*** Opening of WORKING DATA ***

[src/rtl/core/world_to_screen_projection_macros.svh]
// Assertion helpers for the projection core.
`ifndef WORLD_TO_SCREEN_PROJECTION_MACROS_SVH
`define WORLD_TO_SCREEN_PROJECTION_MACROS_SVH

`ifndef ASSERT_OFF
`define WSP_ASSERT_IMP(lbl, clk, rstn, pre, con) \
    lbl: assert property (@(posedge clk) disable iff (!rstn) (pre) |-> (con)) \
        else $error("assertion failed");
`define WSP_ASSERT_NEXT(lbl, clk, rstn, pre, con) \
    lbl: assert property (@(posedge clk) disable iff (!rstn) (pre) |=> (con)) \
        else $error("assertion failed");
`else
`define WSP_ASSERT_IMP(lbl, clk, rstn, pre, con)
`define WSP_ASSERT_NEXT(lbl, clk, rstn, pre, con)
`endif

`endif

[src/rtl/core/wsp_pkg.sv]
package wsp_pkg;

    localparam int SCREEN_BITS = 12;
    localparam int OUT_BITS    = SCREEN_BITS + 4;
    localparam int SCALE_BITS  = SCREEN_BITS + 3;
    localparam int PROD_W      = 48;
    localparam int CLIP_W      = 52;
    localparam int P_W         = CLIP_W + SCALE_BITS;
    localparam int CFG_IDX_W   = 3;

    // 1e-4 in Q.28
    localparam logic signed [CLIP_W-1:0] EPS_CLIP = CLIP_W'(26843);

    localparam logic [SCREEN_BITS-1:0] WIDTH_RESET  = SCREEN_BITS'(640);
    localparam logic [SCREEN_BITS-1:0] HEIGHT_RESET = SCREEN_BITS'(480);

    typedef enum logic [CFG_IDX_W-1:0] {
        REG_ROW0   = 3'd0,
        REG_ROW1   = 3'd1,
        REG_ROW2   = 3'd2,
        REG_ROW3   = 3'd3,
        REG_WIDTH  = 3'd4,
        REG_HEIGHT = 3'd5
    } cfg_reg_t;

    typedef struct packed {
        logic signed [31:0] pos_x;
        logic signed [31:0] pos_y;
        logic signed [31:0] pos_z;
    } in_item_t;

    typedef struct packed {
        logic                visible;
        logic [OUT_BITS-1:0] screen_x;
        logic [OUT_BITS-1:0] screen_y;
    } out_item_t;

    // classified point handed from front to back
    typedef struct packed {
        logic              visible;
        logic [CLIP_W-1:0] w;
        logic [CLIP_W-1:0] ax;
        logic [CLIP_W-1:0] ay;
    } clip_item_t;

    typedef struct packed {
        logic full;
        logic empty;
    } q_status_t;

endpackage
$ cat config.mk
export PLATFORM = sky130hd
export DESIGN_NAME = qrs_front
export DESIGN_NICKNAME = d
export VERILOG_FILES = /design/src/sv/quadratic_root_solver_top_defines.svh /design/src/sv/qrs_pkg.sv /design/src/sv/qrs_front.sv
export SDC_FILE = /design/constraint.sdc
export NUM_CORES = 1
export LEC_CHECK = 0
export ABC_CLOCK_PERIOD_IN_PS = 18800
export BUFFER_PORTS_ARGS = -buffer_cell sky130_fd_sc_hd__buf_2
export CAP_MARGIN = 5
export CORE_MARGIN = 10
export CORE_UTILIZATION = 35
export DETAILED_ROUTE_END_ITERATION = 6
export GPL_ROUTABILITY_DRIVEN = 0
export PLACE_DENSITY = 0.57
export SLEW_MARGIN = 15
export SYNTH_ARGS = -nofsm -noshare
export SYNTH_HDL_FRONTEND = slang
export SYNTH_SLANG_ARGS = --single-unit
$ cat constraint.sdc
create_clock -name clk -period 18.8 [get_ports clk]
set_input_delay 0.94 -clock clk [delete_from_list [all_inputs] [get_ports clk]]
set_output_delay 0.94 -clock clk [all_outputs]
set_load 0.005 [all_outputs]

*** Close of WORKING DATA ***
*** Opening of WORKING DATA ***

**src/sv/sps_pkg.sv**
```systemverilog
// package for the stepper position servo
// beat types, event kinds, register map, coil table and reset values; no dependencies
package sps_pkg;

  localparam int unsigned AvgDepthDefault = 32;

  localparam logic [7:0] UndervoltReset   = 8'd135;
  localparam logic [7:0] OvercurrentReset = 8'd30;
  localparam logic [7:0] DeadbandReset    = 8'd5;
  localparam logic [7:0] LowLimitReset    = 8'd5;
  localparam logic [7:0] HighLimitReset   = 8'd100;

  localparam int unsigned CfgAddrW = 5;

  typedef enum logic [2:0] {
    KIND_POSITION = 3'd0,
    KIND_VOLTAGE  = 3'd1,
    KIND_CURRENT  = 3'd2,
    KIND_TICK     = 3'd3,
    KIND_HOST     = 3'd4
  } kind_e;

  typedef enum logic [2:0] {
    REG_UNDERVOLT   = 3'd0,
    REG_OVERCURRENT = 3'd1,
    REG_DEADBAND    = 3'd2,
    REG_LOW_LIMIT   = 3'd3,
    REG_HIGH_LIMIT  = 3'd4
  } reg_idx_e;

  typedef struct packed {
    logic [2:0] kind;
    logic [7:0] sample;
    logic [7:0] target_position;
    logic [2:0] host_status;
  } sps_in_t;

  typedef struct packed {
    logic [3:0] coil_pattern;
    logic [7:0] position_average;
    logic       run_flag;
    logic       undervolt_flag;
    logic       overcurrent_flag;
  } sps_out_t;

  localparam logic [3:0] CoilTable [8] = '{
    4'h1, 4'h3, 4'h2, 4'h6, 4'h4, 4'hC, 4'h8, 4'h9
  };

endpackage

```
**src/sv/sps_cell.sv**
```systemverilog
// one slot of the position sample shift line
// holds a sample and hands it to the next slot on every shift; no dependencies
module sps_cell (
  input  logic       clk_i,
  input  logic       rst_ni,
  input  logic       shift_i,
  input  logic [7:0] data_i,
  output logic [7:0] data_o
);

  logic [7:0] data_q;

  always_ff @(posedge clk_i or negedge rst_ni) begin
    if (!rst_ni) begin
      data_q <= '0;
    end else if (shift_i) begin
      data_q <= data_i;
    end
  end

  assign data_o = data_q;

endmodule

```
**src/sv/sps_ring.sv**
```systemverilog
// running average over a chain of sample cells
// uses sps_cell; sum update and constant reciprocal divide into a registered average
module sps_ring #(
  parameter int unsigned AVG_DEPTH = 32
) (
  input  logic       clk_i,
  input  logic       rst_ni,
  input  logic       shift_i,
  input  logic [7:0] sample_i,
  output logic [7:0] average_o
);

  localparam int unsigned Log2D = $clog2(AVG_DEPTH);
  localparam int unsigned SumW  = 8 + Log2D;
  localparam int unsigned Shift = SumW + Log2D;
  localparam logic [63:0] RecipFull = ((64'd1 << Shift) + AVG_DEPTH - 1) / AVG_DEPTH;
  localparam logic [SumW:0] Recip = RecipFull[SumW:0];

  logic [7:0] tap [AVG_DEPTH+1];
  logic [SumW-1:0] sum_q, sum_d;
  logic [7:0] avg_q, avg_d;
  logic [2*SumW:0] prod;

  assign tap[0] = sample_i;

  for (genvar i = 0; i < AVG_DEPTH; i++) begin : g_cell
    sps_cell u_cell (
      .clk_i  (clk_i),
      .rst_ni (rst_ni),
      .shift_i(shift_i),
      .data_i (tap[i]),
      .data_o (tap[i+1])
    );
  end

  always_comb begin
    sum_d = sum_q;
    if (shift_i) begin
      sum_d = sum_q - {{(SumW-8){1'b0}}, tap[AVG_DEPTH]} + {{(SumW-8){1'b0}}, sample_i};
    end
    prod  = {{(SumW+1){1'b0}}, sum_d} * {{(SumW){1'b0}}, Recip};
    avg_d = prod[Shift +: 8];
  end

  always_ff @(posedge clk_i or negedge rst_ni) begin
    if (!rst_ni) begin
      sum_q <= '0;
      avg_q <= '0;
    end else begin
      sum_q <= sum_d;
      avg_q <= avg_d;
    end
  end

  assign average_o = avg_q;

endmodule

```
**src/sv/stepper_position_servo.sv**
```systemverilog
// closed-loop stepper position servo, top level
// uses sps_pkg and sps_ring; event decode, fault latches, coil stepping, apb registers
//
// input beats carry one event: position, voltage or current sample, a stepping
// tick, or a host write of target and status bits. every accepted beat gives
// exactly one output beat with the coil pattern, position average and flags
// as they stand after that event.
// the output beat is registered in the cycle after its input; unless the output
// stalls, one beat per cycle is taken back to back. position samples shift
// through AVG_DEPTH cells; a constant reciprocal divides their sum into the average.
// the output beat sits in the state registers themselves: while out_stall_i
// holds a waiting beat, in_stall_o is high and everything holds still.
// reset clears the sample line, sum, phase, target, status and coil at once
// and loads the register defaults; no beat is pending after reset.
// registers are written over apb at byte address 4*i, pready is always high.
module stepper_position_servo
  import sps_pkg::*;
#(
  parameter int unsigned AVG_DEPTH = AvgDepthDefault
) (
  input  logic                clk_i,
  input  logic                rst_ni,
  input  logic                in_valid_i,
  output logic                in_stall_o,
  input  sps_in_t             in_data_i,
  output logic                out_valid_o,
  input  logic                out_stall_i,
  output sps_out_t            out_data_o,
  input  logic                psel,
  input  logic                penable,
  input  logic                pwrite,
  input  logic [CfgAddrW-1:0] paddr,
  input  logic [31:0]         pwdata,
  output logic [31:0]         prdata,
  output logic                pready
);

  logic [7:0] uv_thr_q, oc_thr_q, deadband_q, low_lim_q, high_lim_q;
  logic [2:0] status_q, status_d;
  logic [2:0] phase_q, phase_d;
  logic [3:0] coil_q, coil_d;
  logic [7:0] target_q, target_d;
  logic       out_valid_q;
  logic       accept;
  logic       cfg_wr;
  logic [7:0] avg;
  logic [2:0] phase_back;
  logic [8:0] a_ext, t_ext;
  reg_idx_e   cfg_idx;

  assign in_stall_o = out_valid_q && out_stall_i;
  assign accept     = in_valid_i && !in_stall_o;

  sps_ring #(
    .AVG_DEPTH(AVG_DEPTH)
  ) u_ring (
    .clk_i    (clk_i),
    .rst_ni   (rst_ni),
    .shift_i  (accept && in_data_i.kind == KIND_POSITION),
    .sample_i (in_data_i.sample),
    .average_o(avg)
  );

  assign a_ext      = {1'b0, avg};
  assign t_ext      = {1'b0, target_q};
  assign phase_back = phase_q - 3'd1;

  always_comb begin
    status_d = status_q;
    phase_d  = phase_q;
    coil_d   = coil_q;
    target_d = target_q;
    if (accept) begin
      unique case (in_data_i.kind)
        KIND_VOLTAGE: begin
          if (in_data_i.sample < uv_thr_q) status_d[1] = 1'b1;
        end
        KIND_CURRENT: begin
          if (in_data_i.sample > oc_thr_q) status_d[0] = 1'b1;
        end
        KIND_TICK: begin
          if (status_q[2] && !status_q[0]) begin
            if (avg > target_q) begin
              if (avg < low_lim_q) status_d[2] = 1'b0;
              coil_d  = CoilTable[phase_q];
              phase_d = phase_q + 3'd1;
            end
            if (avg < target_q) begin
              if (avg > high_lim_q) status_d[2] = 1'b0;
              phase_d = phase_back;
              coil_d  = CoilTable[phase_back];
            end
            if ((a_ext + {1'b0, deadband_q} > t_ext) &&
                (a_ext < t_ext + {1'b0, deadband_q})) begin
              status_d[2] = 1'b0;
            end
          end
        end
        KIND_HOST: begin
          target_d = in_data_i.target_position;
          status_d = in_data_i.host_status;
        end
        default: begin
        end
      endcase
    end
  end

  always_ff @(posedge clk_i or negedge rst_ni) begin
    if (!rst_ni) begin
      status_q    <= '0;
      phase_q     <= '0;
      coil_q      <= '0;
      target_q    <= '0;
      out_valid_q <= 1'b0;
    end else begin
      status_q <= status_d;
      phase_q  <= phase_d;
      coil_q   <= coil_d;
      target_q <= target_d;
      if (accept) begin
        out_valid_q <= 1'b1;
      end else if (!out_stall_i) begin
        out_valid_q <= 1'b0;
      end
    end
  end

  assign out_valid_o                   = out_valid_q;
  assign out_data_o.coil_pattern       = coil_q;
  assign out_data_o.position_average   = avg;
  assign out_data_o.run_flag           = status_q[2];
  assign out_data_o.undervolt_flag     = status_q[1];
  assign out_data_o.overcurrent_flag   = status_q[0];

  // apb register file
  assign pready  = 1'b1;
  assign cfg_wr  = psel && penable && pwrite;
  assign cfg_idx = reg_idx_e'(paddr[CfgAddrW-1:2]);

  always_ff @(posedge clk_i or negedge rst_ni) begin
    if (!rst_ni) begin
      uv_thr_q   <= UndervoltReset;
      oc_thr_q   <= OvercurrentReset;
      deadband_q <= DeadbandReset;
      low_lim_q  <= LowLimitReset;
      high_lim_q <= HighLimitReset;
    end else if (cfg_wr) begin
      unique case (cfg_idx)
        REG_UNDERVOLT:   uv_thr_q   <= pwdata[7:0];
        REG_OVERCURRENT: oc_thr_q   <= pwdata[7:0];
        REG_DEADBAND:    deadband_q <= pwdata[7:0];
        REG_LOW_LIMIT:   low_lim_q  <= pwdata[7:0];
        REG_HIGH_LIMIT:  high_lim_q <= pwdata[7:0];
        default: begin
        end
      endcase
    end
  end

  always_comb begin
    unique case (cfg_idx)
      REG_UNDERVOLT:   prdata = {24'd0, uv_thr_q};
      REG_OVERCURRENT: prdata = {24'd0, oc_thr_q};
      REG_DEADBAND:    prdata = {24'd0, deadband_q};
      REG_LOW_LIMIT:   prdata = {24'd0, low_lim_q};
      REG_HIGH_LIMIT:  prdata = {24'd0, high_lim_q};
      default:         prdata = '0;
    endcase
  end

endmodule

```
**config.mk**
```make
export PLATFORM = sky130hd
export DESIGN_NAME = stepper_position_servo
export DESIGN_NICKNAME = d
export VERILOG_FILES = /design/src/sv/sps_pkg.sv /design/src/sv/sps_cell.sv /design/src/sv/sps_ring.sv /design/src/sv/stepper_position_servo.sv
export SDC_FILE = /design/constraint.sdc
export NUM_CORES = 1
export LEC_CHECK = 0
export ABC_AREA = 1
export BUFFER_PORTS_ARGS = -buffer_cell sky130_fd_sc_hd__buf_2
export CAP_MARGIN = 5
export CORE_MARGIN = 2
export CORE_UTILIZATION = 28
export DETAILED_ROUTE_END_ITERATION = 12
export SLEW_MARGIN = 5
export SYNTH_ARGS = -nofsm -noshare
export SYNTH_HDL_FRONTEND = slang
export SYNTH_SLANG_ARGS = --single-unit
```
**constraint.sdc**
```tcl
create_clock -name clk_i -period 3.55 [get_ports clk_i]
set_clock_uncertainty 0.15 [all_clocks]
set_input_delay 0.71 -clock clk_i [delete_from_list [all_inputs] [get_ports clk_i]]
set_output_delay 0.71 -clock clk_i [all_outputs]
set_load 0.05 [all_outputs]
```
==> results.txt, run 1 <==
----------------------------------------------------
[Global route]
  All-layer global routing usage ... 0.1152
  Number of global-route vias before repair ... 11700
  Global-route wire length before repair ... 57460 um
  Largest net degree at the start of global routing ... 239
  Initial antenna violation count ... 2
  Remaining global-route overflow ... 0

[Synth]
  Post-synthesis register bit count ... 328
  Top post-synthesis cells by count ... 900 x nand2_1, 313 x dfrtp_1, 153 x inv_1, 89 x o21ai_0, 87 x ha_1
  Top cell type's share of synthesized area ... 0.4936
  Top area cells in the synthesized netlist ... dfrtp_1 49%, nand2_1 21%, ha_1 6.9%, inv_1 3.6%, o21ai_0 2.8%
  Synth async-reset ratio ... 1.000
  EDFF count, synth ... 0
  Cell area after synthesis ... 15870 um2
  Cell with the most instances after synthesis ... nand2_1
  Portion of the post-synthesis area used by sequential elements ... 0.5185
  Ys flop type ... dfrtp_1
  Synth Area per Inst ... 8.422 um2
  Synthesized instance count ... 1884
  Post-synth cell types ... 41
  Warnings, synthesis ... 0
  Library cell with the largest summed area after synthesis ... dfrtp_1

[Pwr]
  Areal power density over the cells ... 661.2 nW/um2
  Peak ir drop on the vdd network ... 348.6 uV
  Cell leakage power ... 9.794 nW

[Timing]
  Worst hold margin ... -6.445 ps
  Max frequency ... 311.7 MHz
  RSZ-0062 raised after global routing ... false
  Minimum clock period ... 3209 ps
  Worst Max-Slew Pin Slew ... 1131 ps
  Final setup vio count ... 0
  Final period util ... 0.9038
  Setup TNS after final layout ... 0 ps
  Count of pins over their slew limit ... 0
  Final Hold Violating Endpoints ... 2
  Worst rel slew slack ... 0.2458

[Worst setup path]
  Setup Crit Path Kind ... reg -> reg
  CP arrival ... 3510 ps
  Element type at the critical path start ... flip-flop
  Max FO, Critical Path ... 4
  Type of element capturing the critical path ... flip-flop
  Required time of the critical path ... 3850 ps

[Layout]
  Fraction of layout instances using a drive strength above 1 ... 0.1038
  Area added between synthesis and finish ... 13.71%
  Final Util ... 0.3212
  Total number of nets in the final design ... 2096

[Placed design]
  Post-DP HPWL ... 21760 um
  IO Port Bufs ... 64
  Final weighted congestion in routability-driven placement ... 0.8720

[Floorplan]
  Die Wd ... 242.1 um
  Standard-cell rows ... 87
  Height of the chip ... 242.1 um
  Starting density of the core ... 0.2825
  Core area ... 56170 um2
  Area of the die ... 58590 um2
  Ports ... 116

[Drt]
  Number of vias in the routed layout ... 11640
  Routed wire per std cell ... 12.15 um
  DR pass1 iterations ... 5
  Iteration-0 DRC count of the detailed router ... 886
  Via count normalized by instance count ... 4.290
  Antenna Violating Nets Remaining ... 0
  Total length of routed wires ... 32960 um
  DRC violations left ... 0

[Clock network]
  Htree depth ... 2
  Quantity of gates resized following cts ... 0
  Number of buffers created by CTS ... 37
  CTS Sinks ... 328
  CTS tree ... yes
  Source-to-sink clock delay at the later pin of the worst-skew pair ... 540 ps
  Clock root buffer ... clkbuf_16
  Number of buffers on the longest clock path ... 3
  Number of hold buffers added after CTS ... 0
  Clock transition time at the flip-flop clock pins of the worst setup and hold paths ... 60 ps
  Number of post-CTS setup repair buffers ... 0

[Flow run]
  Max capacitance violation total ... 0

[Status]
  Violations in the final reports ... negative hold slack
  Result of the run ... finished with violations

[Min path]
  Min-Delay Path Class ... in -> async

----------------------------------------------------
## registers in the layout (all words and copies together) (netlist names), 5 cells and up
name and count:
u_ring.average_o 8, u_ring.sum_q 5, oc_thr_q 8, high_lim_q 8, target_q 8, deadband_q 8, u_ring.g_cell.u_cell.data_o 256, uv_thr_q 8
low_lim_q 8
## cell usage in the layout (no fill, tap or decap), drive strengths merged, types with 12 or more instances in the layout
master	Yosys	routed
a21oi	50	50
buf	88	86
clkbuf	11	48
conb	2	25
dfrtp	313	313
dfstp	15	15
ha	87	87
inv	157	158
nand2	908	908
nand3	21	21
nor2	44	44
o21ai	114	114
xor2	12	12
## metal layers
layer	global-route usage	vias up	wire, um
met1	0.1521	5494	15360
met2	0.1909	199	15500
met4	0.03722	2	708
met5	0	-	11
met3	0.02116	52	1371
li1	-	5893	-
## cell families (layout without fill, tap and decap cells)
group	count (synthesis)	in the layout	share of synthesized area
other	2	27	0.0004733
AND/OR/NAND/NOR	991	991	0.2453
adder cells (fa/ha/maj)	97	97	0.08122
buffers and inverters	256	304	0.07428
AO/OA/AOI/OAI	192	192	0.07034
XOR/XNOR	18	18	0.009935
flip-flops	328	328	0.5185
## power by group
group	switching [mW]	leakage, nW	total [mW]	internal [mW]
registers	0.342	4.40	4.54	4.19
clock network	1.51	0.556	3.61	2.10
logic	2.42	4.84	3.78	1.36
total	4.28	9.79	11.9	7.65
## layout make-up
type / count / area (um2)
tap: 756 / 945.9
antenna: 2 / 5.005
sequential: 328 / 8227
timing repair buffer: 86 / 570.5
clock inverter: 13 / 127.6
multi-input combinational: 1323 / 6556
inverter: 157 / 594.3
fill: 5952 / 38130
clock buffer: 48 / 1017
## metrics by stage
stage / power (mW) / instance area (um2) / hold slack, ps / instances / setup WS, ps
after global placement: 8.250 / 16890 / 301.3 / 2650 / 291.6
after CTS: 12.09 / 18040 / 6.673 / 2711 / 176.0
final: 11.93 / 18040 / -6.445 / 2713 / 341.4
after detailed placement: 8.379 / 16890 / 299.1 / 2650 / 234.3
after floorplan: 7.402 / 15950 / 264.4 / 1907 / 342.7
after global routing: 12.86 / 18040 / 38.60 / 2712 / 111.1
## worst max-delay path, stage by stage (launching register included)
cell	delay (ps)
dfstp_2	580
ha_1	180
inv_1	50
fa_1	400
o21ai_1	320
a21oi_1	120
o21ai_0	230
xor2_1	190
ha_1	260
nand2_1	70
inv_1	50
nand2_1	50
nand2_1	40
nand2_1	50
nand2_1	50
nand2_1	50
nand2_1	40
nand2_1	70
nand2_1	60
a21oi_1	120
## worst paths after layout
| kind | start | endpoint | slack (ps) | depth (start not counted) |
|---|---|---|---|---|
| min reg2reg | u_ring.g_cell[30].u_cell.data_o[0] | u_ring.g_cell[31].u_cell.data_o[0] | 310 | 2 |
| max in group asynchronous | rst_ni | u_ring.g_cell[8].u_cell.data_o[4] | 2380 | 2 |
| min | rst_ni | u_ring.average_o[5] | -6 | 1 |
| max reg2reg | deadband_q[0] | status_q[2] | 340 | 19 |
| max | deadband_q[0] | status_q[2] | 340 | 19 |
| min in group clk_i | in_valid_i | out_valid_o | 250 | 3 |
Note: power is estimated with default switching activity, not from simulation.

*** Close of WORKING DATA ***

◆ **TASK INSTRUCTIONS**: Scan the data above for the word "uses", then copy every line that holds it.

◆ **EXERCISE RESULT**:
// uses sps_cell; sum update and constant reciprocal divide into a registered average
// uses sps_pkg and sps_ring; event decode, fault latches, coil stepping, apb registers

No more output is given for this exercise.